%%
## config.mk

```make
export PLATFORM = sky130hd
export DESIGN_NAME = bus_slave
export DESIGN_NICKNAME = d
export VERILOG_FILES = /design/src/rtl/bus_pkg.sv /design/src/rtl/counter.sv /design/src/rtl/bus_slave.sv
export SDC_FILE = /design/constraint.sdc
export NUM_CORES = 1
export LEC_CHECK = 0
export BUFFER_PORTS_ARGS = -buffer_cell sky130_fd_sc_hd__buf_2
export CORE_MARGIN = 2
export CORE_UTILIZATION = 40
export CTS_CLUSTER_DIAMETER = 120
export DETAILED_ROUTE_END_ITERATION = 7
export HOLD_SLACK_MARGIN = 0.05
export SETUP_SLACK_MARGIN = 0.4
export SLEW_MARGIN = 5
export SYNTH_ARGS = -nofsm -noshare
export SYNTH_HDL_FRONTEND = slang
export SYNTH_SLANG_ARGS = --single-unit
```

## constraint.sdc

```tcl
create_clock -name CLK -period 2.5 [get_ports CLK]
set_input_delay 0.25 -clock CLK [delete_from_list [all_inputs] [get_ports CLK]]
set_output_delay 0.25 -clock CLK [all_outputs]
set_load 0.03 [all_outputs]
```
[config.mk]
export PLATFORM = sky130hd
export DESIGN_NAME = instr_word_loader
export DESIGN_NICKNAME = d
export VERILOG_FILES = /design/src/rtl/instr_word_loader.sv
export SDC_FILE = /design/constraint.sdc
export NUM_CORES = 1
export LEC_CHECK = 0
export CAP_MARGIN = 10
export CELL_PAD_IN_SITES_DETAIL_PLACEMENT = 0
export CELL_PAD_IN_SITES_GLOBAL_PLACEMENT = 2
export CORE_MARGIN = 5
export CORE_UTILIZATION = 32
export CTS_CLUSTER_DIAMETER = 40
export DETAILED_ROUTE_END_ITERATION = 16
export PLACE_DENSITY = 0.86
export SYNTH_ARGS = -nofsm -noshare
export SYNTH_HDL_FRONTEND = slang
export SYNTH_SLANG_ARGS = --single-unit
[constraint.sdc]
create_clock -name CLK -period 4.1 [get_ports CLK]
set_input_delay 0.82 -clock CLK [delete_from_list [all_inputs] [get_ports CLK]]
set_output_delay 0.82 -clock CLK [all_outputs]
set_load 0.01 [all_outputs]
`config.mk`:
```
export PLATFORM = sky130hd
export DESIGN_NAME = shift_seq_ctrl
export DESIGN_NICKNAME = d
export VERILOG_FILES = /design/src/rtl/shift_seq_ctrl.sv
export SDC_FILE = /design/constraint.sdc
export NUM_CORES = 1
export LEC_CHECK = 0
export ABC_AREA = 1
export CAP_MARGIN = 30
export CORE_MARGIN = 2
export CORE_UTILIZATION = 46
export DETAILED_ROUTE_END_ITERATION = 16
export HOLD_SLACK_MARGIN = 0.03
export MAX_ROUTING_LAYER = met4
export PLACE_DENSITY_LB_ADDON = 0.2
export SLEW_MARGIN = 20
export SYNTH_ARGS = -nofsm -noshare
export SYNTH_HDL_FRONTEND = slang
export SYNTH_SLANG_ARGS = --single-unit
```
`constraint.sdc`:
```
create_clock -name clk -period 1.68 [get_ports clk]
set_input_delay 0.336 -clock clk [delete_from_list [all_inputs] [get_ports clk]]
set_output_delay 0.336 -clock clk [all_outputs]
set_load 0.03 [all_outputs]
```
%%
EXERCISE REQUIREMENTS: Retype the entries in full. Keep every line identical.

RESULT:
## config.mk

```make
export PLATFORM = sky130hd
export DESIGN_NAME = bus_slave
export DESIGN_NICKNAME = d
export VERILOG_FILES = /design/src/rtl/bus_pkg.sv /design/src/rtl/counter.sv /design/src/rtl/bus_slave.sv
export SDC_FILE = /design/constraint.sdc
export NUM_CORES = 1
export LEC_CHECK = 0
export BUFFER_PORTS_ARGS = -buffer_cell sky130_fd_sc_hd__buf_2
export CORE_MARGIN = 2
export CORE_UTILIZATION = 40
export CTS_CLUSTER_DIAMETER = 120
export DETAILED_ROUTE_END_ITERATION = 7
export HOLD_SLACK_MARGIN = 0.05
export SETUP_SLACK_MARGIN = 0.4
export SLEW_MARGIN = 5
export SYNTH_ARGS = -nofsm -noshare
export SYNTH_HDL_FRONTEND = slang
export SYNTH_SLANG_ARGS = --single-unit
```

## constraint.sdc

```tcl
create_clock -name CLK -period 2.5 [get_ports CLK]
set_input_delay 0.25 -clock CLK [delete_from_list [all_inputs] [get_ports CLK]]
set_output_delay 0.25 -clock CLK [all_outputs]
set_load 0.03 [all_outputs]
```
[config.mk]
export PLATFORM = sky130hd
export DESIGN_NAME = instr_word_loader
export DESIGN_NICKNAME = d
export VERILOG_FILES = /design/src/rtl/instr_word_loader.sv
export SDC_FILE = /design/constraint.sdc
export NUM_CORES = 1
export LEC_CHECK = 0
export CAP_MARGIN = 10
export CELL_PAD_IN_SITES_DETAIL_PLACEMENT = 0
export CELL_PAD_IN_SITES_GLOBAL_PLACEMENT = 2
export CORE_MARGIN = 5
export CORE_UTILIZATION = 32
export CTS_CLUSTER_DIAMETER = 40
export DETAILED_ROUTE_END_ITERATION = 16
export PLACE_DENSITY = 0.86
export SYNTH_ARGS = -nofsm -noshare
export SYNTH_HDL_FRONTEND = slang
export SYNTH_SLANG_ARGS = --single-unit
[constraint.sdc]
create_clock -name CLK -period 4.1 [get_ports CLK]
set_input_delay 0.82 -clock CLK [delete_from_list [all_inputs] [get_ports CLK]]
set_output_delay 0.82 -clock CLK [all_outputs]
set_load 0.01 [all_outputs]
`config.mk`:
```
export PLATFORM = sky130hd
export DESIGN_NAME = shift_seq_ctrl
export DESIGN_NICKNAME = d
export VERILOG_FILES = /design/src/rtl/shift_seq_ctrl.sv
export SDC_FILE = /design/constraint.sdc
export NUM_CORES = 1
export LEC_CHECK = 0
export ABC_AREA = 1
export CAP_MARGIN = 30
export CORE_MARGIN = 2
export CORE_UTILIZATION = 46
export DETAILED_ROUTE_END_ITERATION = 16
export HOLD_SLACK_MARGIN = 0.03
export MAX_ROUTING_LAYER = met4
export PLACE_DENSITY_LB_ADDON = 0.2
export SLEW_MARGIN = 20
export SYNTH_ARGS = -nofsm -noshare
export SYNTH_HDL_FRONTEND = slang
export SYNTH_SLANG_ARGS = --single-unit
```
`constraint.sdc`:
```
create_clock -name clk -period 1.68 [get_ports clk]
set_input_delay 0.336 -clock clk [delete_from_list [all_inputs] [get_ports clk]]
set_output_delay 0.336 -clock clk [all_outputs]
set_load 0.03 [all_outputs]
```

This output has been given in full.